Start at the line below containing "0.337 | 2681 |" and stop at the line containing "sky130_fd_sc_hd__nand3_1 43, sky130_fd_sc_hd__inv_1". Repeat every line of that stretch exactly, and nothing outside it.
** Opening Material for this exercise block **
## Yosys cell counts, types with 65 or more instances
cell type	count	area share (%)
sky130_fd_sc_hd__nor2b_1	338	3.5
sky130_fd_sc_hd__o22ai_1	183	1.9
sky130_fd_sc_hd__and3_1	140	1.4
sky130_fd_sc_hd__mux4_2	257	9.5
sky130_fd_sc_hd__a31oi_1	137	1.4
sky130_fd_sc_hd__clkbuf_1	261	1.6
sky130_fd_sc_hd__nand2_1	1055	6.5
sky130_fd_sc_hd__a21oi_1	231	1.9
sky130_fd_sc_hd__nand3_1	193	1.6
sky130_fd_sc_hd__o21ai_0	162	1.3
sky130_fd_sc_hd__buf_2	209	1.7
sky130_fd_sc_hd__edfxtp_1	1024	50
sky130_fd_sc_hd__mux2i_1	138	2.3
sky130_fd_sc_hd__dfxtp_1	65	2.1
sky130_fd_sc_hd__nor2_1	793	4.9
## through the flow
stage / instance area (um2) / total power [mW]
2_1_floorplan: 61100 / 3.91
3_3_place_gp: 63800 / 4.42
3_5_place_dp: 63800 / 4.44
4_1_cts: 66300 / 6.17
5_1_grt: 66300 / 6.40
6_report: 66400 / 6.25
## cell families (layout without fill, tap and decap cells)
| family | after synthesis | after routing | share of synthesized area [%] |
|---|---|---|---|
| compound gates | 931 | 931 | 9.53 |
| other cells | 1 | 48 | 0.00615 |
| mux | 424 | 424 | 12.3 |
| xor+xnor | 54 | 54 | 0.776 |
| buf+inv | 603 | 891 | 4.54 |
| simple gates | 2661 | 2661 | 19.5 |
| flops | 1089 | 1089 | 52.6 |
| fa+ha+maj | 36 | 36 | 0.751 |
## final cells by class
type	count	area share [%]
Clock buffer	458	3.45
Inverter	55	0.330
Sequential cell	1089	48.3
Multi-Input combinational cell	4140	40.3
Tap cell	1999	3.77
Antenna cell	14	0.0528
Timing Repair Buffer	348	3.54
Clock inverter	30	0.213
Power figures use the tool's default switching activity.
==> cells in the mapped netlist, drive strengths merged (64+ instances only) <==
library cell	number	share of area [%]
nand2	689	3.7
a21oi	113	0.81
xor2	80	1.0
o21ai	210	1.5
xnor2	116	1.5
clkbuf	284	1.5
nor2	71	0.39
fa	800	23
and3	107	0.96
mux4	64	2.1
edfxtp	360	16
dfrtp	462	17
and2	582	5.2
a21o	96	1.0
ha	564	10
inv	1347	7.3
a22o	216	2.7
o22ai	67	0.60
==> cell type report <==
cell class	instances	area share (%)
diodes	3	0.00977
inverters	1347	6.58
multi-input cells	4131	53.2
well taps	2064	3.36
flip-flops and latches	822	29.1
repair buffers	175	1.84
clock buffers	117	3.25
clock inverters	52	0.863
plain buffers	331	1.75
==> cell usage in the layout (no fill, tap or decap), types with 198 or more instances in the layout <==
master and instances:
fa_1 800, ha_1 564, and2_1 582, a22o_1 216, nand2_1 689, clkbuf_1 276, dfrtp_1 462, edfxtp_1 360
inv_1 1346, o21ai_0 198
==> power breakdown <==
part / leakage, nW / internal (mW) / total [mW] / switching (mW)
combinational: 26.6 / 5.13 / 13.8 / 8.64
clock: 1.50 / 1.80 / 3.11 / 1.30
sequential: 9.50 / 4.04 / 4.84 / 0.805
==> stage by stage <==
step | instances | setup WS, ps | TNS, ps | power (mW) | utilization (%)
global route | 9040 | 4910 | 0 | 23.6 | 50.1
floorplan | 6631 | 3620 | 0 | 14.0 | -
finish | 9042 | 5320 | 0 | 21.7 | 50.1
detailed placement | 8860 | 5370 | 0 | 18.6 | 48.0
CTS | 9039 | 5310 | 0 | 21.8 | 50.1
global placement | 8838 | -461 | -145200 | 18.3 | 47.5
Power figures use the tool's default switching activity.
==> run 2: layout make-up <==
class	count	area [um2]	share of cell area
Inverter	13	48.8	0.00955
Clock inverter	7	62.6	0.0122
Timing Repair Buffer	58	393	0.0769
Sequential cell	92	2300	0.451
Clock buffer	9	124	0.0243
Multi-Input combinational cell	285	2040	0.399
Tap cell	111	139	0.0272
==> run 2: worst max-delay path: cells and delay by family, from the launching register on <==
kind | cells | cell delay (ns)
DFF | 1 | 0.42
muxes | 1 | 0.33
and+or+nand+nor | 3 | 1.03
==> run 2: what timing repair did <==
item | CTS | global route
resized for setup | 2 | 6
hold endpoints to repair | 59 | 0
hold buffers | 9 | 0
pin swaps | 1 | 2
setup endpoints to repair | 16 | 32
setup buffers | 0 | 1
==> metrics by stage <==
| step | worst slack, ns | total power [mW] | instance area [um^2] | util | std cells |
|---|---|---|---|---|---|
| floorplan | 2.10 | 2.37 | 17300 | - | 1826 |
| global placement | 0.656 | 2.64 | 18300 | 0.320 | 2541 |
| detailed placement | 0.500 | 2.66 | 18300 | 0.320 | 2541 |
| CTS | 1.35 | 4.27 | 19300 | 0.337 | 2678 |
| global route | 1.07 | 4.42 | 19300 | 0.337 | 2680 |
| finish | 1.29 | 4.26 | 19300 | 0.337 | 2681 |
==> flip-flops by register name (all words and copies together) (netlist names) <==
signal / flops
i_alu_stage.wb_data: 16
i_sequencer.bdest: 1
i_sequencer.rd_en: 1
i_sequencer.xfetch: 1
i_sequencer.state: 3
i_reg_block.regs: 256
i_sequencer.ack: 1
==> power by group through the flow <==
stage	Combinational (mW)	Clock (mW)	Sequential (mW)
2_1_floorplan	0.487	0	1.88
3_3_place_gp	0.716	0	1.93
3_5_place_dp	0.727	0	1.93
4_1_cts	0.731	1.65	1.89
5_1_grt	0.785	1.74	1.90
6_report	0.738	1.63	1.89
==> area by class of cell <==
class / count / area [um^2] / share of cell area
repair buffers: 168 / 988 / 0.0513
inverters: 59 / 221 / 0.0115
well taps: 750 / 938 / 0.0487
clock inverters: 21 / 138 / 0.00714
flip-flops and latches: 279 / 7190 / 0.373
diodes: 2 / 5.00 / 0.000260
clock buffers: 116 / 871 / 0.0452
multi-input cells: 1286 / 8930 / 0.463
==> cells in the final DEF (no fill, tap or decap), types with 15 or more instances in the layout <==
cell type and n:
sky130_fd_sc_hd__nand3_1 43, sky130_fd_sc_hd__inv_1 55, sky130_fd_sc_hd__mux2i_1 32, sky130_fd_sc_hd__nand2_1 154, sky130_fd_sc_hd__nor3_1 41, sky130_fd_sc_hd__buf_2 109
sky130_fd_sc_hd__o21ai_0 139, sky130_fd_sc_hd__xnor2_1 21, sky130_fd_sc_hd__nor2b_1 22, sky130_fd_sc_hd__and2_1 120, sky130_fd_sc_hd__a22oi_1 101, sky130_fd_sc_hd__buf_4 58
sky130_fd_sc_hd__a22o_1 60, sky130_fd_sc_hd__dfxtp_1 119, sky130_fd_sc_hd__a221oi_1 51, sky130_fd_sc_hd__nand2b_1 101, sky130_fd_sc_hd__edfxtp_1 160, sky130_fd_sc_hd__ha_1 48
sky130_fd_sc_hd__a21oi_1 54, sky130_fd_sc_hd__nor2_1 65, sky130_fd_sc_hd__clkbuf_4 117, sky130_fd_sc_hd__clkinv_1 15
[src/hw/llc_set_counter.sv]
// set index walker for the flush, wraps so each flush starts at set 0
`timescale 1ns/1ps
`default_nettype none

module llc_set_counter #(
    parameter int LLC_SETS = 16,
    localparam int SET_BITS = $clog2(LLC_SETS)
) (
    input  logic                clk,
    input  logic                rst_n,
    input  logic                en,
    output logic [SET_BITS-1:0] set,
    output logic                last
);

    assign last = (set == SET_BITS'(LLC_SETS - 1));

    always_ff @(posedge clk) begin
        if (!rst_n) begin
            set <= '0;
        end else if (en) begin
            set <= last ? '0 : set + 1'b1;
        end
    end

    a_set_in_range: assert property (@(posedge clk) disable iff (!rst_n)
        int'(set) <= LLC_SETS - 1);

endmodule

`default_nettype wire
--- config.mk ---
export PLATFORM = sky130hd
export DESIGN_NAME = llc_flush_ctrl_flat
export DESIGN_NICKNAME = d
export VERILOG_FILES = /design/src/hw/llc_pkg.sv /design/src/hw/llc_mem_if.sv /design/src/hw/llc_flush_ctrl.sv /design/src/flat_wrapper.sv
export SDC_FILE = /design/constraint.sdc
export NUM_CORES = 1
export LEC_CHECK = 0
export BUFFER_PORTS_ARGS = -buffer_cell sky130_fd_sc_hd__buf_2
export CAP_MARGIN = 20
export CORE_AREA = 2 2 145 147
export DETAILED_ROUTE_END_ITERATION = 10
export DIE_AREA = 0 0 147 149
export GPL_TIMING_DRIVEN = 0
export SYNTH_ARGS = -nofsm -noshare
export SYNTH_HDL_FRONTEND = slang
export SYNTH_SLANG_ARGS = --single-unit
--- constraint.sdc ---
create_clock -name clk -period 1.6 [get_ports clk]
set_input_delay 0.32 -clock clk [delete_from_list [all_inputs] [get_ports clk]]
set_output_delay 0.32 -clock clk [all_outputs]
set_load 0.01 [all_outputs]
--- src/hw/llc_pkg.sv ---
// field widths and types shared by the LLC local memory
// state code zero is taken as invalid, so a flush writes zeros
`default_nettype none

package llc_pkg;

    localparam int LLC_TAG_BITS     = 16;
    localparam int LLC_LINE_BITS    = 128;
    localparam int LLC_OWNER_BITS   = 4;
    localparam int LLC_SHARERS_BITS = 16;
    localparam int LLC_STATE_BITS   = 3;

    typedef logic [LLC_TAG_BITS-1:0]     llc_tag_t;
    typedef logic [LLC_LINE_BITS-1:0]    line_t;
    typedef logic [LLC_OWNER_BITS-1:0]   owner_t;
    // one presence bit per sharing cache
    typedef logic [LLC_SHARERS_BITS-1:0] sharers_t;
    typedef logic                        hprot_t;
    typedef logic [LLC_STATE_BITS-1:0]   llc_state_t;

    localparam llc_state_t LLC_STATE_INVALID = '0;

endpackage

`default_nettype wire

--- src/hw/llc_mem_if.sv ---
// command bus from the flush controller to the storage arrays
// LLC_WAYS must be at least 2 and LLC_SETS a power of two
`timescale 1ns/1ps
`default_nettype none

interface llc_mem_if #(
    parameter int LLC_WAYS = 4,
    parameter int LLC_SETS = 16
) ();

    logic [$clog2(LLC_SETS)-1:0] set;
    logic                        rd_en;
    // one-hot full write, all-ones clear during a flush
    logic [LLC_WAYS-1:0]         wr_ways;
    logic [LLC_WAYS-1:0]         clr_ways;
    logic                        wr_evict;

    llc_pkg::llc_tag_t           tag;
    llc_pkg::llc_state_t         state;
    llc_pkg::sharers_t           sharers;
    llc_pkg::owner_t             owner;
    llc_pkg::hprot_t             hprot;
    logic                        dirty;
    llc_pkg::line_t              line;
    logic [$clog2(LLC_WAYS)-1:0] evict_way;

    modport ctrl (
        output set, rd_en, wr_ways, clr_ways, wr_evict,
        output tag, state, sharers, owner, hprot, dirty, line, evict_way
    );

    modport mem (
        input set, rd_en, wr_ways, clr_ways, wr_evict,
        input tag, state, sharers, owner, hprot, dirty, line, evict_way
    );

endinterface

`default_nettype wire

--- src/hw/llc_flush_ctrl.sv ---
// flush sequencer, user commands are dropped while busy is high
// a flush_req that arrives during a flush is ignored
`timescale 1ns/1ps
`default_nettype none

module llc_flush_ctrl #(
    parameter int LLC_WAYS = 4,
    parameter int LLC_SETS = 16,
    localparam int WAY_BITS = $clog2(LLC_WAYS),
    localparam int SET_BITS = $clog2(LLC_SETS)
) (
    input  logic                clk,
    input  logic                rst_n,
    input  logic                flush_req,
    input  logic                rd_en,
    input  logic                wr_en,
    input  logic                wr_en_evict_way,
    input  logic [SET_BITS-1:0] set_in,
    input  logic [WAY_BITS-1:0] way,
    input  llc_pkg::llc_tag_t   wr_data_tag,
    input  llc_pkg::llc_state_t wr_data_state,
    input  llc_pkg::sharers_t   wr_data_sharers,
    input  llc_pkg::owner_t     wr_data_owner,
    input  llc_pkg::hprot_t     wr_data_hprot,
    input  logic                wr_data_dirty_bit,
    input  llc_pkg::line_t      wr_data_line,
    input  logic [WAY_BITS-1:0] wr_data_evict_way,
    output logic                cnt_en,
    input  logic [SET_BITS-1:0] cnt_set,
    input  logic                cnt_last,
    output logic                busy,
    llc_mem_if.ctrl             mem_if
);

    localparam logic FLUSH = 1'b0;
    localparam logic IDLE  = 1'b1;

    logic state;
    logic state_next;

    // reset lands in FLUSH so the arrays are cleared on the way out
    always_ff @(posedge clk) begin
        if (!rst_n) begin
            state <= FLUSH;
        end else begin
            state <= state_next;
        end
    end

    always_comb begin
        state_next = state;
        case (state)
            FLUSH:   if (cnt_last) state_next = IDLE;
            default: if (flush_req) state_next = FLUSH;
        endcase
    end

    assign busy   = (state == FLUSH);
    assign cnt_en = (state == FLUSH);

    always_comb begin
        mem_if.set      = set_in;
        mem_if.rd_en    = 1'b0;
        mem_if.wr_ways  = '0;
        mem_if.clr_ways = '0;
        mem_if.wr_evict = 1'b0;
        if (state == FLUSH) begin
            mem_if.set      = cnt_set;
            mem_if.clr_ways = '1;
        end else begin
            mem_if.rd_en    = rd_en;
            mem_if.wr_evict = wr_en_evict_way;
            // way decoded to a one-hot write mask
            mem_if.wr_ways  = LLC_WAYS'(wr_en) << way;
        end
    end

    assign mem_if.tag       = wr_data_tag;
    assign mem_if.state     = wr_data_state;
    assign mem_if.sharers   = wr_data_sharers;
    assign mem_if.owner     = wr_data_owner;
    assign mem_if.hprot     = wr_data_hprot;
    assign mem_if.dirty     = wr_data_dirty_bit;
    assign mem_if.line      = wr_data_line;
    assign mem_if.evict_way = wr_data_evict_way;

    // user writes never reach the arrays while the flush owns the set index
    a_no_wr_in_flush: assert property (@(posedge clk) disable iff (!rst_n)
        (state == FLUSH) |-> (mem_if.wr_ways == '0));

endmodule

`default_nettype wire

--- src/flat_wrapper.sv ---
// flat-port wrapper written by rule: the top's interface ports become plain ports
module llc_flush_ctrl_flat 
#(
    parameter int LLC_WAYS = 4,
    parameter int LLC_SETS = 16,
    localparam int WAY_BITS = $clog2(LLC_WAYS),
    localparam int SET_BITS = $clog2(LLC_SETS)
)
  (clk, rst_n, flush_req, rd_en, wr_en, wr_en_evict_way, set_in, way, wr_data_tag, wr_data_state, wr_data_sharers, wr_data_owner, wr_data_hprot, wr_data_dirty_bit, wr_data_line, wr_data_evict_way, cnt_en, cnt_set, cnt_last, busy, mem_if_set, mem_if_rd_en, mem_if_wr_ways, mem_if_clr_ways, mem_if_wr_evict, mem_if_tag, mem_if_state, mem_if_sharers, mem_if_owner, mem_if_hprot, mem_if_dirty, mem_if_line, mem_if_evict_way);
  llc_mem_if #(.LLC_WAYS(LLC_WAYS), .LLC_SETS(LLC_SETS)) mem_if_i ();
  input  logic clk;
  input  logic rst_n;
  input  logic flush_req;
  input  logic rd_en;
  input  logic wr_en;
  input  logic wr_en_evict_way;
  input  logic [SET_BITS-1:0] set_in;
  input  logic [WAY_BITS-1:0] way;
  input  llc_pkg::llc_tag_t wr_data_tag;
  input  llc_pkg::llc_state_t wr_data_state;
  input  llc_pkg::sharers_t wr_data_sharers;
  input  llc_pkg::owner_t wr_data_owner;
  input  llc_pkg::hprot_t wr_data_hprot;
  input  logic wr_data_dirty_bit;
  input  llc_pkg::line_t wr_data_line;
  input  logic [WAY_BITS-1:0] wr_data_evict_way;
  output logic cnt_en;
  input  logic [SET_BITS-1:0] cnt_set;
  input  logic cnt_last;
  output logic busy;
  output wire logic [$bits(mem_if_i.set)-1:0] mem_if_set;
  output wire logic [$bits(mem_if_i.rd_en)-1:0] mem_if_rd_en;
  output wire logic [$bits(mem_if_i.wr_ways)-1:0] mem_if_wr_ways;
  output wire logic [$bits(mem_if_i.clr_ways)-1:0] mem_if_clr_ways;
  output wire logic [$bits(mem_if_i.wr_evict)-1:0] mem_if_wr_evict;
  output wire logic [$bits(mem_if_i.tag)-1:0] mem_if_tag;
  output wire logic [$bits(mem_if_i.state)-1:0] mem_if_state;
  output wire logic [$bits(mem_if_i.sharers)-1:0] mem_if_sharers;
  output wire logic [$bits(mem_if_i.owner)-1:0] mem_if_owner;
  output wire logic [$bits(mem_if_i.hprot)-1:0] mem_if_hprot;
  output wire logic [$bits(mem_if_i.dirty)-1:0] mem_if_dirty;
  output wire logic [$bits(mem_if_i.line)-1:0] mem_if_line;
  output wire logic [$bits(mem_if_i.evict_way)-1:0] mem_if_evict_way;
  assign mem_if_set = mem_if_i.set;
  assign mem_if_rd_en = mem_if_i.rd_en;
  assign mem_if_wr_ways = mem_if_i.wr_ways;
  assign mem_if_clr_ways = mem_if_i.clr_ways;
  assign mem_if_wr_evict = mem_if_i.wr_evict;
  assign mem_if_tag = mem_if_i.tag;
  assign mem_if_state = mem_if_i.state;
  assign mem_if_sharers = mem_if_i.sharers;
  assign mem_if_owner = mem_if_i.owner;
  assign mem_if_hprot = mem_if_i.hprot;
  assign mem_if_dirty = mem_if_i.dirty;
  assign mem_if_line = mem_if_i.line;
  assign mem_if_evict_way = mem_if_i.evict_way;
  llc_flush_ctrl #(.LLC_WAYS(LLC_WAYS), .LLC_SETS(LLC_SETS)) u_core (.clk(clk), .rst_n(rst_n), .flush_req(flush_req), .rd_en(rd_en), .wr_en(wr_en), .wr_en_evict_way(wr_en_evict_way), .set_in(set_in), .way(way), .wr_data_tag(wr_data_tag), .wr_data_state(wr_data_state), .wr_data_sharers(wr_data_sharers), .wr_data_owner(wr_data_owner), .wr_data_hprot(wr_data_hprot), .wr_data_dirty_bit(wr_data_dirty_bit), .wr_data_line(wr_data_line), .wr_data_evict_way(wr_data_evict_way), .cnt_en(cnt_en), .cnt_set(cnt_set), .cnt_last(cnt_last), .busy(busy), .mem_if(mem_if_i));
endmodule
==> results.cfg <==
[run_status]
outcome = completed

[logic_synthesis]
synthesis.nets = 383
syn_inst = 195
yosys.area.top_type = buf_4
synth.area.top_cells = buf_4 (89%), mux2_4 (4.1%), dfxtp_1 (1.4%), and2_2 (1.0%), buf_6 (0.76%)
synth_top_area_frac = 0.891
ys_warn_count = 0
synth_seq_area_share = 0.0135
syn-cell-area_um2 = 1480
ys_seq_elements = 1
postSynthAreaPerCell_um2 = 7.60
yosysUniqueCellTypes = 13

[sta]
fin_skew_ns = 0
worstMarginPinSlew_ns = 0.195
hold_viol_final = 0
drv_slew = 0
hold_slack_ns = 0.548
tns_ns = 0
post-route-period-util = 0.776
rsz0062_at_grt = no
slew_headroom = 0.870
finalCriticalPeriod_ns = 1.24
finalSetupViolCount = 0
fmax_mhz = 806

[clocking]
clk_latency_ns = 0
hold_buffers = 0
clkSlewWorstSetupHoldPaths_ns = 0
cts_resized = 0
cts_setup_buffers = 0

[route]
drt_wl_total_um = 6270
vias_per_cell = 2.53
routedWlPerCell_um = 9.31
dr.pass1.iters = 3
first_iter_violations = 30
drc = 0
vias = 1703
drtAntennaViolNets = 0

[worst_setup_path]
worstPathMaxFanout = 10
end_kind = output port
cp-start-kind = flip-flop
reg2reg_from = u_core.state$_SDFF_PN0_
path_class = flip-flop to output port
cp.arrival_ns = 0.92
reg2reg_setup_slack_ns = 0.81
r2r-end = u_core.state$_SDFF_PN0_
required_ns = 1.28
reg2reg_depth = 3

[finish]
syn_to_final_growth_pct = 91.9
final_cell_mix = buf_2 (203), buf_4 (176), mux2_4 (4)
largest_reg_flops = 1
final_common_cell = buf_2
regArea_um2 = 20.0
drive_gt1_frac = 0.970
final_cells = 674
fillCellCount = 2353
largestRegisters = u_core.state x1
multi_input_area_um2 = 123
top_register = u_core.state
layout.nets = 588

[power]
p_seq_frac = 0.035
clkPwrFrac = 0
switching_share = 0.379
combPwrFrac = 0.965
powerDensity_nw_per_um2 = 280
p_leak_nw = 1.72
netSwitchingPower_w = 0.000302
vdd_drop_max_uv = 65.7
internal-power_w = 0.000496

[place]
numPortBuffers = 203
place_congestion = 0.899
numPlacedInstances = 673
dp_hpwl_um = 6090

[global_routing]
grt_pass1_wl_um = 7620
grt_usage = 0.0449
grt-ovfl-total = 0
grt_antenna_before_repair = 2
grt_pass1_vias = 1469
grt_max_degree = 11

[floorplanning]
boundaryPins = 375
die_x_um = 147
core_um2 = 20600
die_h_um = 149
row_count = 53
die_area_um2 = 21900
start_util = 0.0721

[hold_path]
holdPathStages = 2
holdCritPathClass = flip-flop to flip-flop
min_to = u_core.state$_SDFF_PN0_
hp-start = u_core.state$_SDFF_PN0_

[job]
cap_violations = 0
## worst max path at each step
stage                     cells past startpoint                    start           endpoint
after floorplan                               3  u_core.state$_SDFF_PN0_  mem_if_wr_ways[0]
after global placement                        3  u_core.state$_SDFF_PN0_      mem_if_set[0]
after detailed placement                      3  u_core.state$_SDFF_PN0_      mem_if_set[0]
after CTS                                     3  u_core.state$_SDFF_PN0_      mem_if_set[0]
after global routing                          4  u_core.state$_SDFF_PN0_  mem_if_wr_ways[0]
final                                         3  u_core.state$_SDFF_PN0_      mem_if_set[0]
## final cells by class
class | count | share of cell area
plain buffers | 177 | 0.468
repair buffers | 203 | 0.357
well taps | 275 | 0.121
multi-input cells | 15 | 0.0431
flip-flops and latches | 1 | 0.00704
inverters | 2 | 0.00264
diodes | 1 | 0.000880
## cell usage after synthesis, drive strengths merged
cell type	number
inv	2
a21boi	1
nand2	1
nor2	2
mux2	4
and2	2
nand2b	1
nor3	2
nand3	1
or2b	1
buf	177
dfxtp	1
## stage by stage
| stage | power [W] | setup slack (ns) | util | area [µm²] |
|---|---|---|---|---|
| 6_report | 0.000798 | 0.359 | 0.138 | 2850 |
| 5_1_grt | 0.000851 | 0.314 | 0.138 | 2840 |
| 4_1_cts | 0.000809 | 0.344 | 0.138 | 2840 |
| 3_5_place_dp | 0.000807 | 0.334 | 0.138 | 2840 |
| 3_3_place_gp | 0.000804 | 0.346 | 0.138 | 2840 |
| 2_1_floorplan | 0.000529 | 0.508 | - | 1480 |
## worst max-delay path: stages, from the launching register on
cell     delay, ns
dfxtp_1       0.31
buf_6         0.15
mux2_4        0.31
buf_2         0.14
## power by group through the flow
stage	Combinational, W	Clock [W]	Sequential [W]
4_1_cts	0.000781	0	0.0000283
6_report	0.000769	0.0000000000835	0.0000283
5_1_grt	0.000823	0	0.0000285
3_5_place_dp	0.000779	0	0.0000285
2_1_floorplan	0.000500	0	0.0000282
3_3_place_gp	0.000776	0	0.0000283
## per-layer routing
metal | vias to the layer above | global-route usage | share of wire
li1 | 822 | - | -
met1 | 679 | 0.0456 | 0.31
met2 | 198 | 0.0969 | 0.55
met3 | 2 | 0.0104 | 0.14
met4 | 2 | 0 | 0.00016
met5 | - | 0 | 0.0019
## cells by family after synthesis
group | count (synthesis) | share of synthesized area
AO/OA/AOI/OAI | 1 | 0.00507
flip-flops | 1 | 0.0135
buffers and inverters | 179 | 0.904
multiplexers | 4 | 0.0405
AND/OR/NAND/NOR | 10 | 0.0371
Power figures use the tool's default switching activity.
** Closing Material for this exercise block **
Response to the task:
| finish | 1.29 | 4.26 | 19300 | 0.337 | 2681 |
==> flip-flops by register name (all words and copies together) (netlist names) <==
signal / flops
i_alu_stage.wb_data: 16
i_sequencer.bdest: 1
i_sequencer.rd_en: 1
i_sequencer.xfetch: 1
i_sequencer.state: 3
i_reg_block.regs: 256
i_sequencer.ack: 1
==> power by group through the flow <==
stage	Combinational (mW)	Clock (mW)	Sequential (mW)
2_1_floorplan	0.487	0	1.88
3_3_place_gp	0.716	0	1.93
3_5_place_dp	0.727	0	1.93
4_1_cts	0.731	1.65	1.89
5_1_grt	0.785	1.74	1.90
6_report	0.738	1.63	1.89
==> area by class of cell <==
class / count / area [um^2] / share of cell area
repair buffers: 168 / 988 / 0.0513
inverters: 59 / 221 / 0.0115
well taps: 750 / 938 / 0.0487
clock inverters: 21 / 138 / 0.00714
flip-flops and latches: 279 / 7190 / 0.373
diodes: 2 / 5.00 / 0.000260
clock buffers: 116 / 871 / 0.0452
multi-input cells: 1286 / 8930 / 0.463
==> cells in the final DEF (no fill, tap or decap), types with 15 or more instances in the layout <==
cell type and n:
sky130_fd_sc_hd__nand3_1 43, sky130_fd_sc_hd__inv_1 55, sky130_fd_sc_hd__mux2i_1 32, sky130_fd_sc_hd__nand2_1 154, sky130_fd_sc_hd__nor3_1 41, sky130_fd_sc_hd__buf_2 109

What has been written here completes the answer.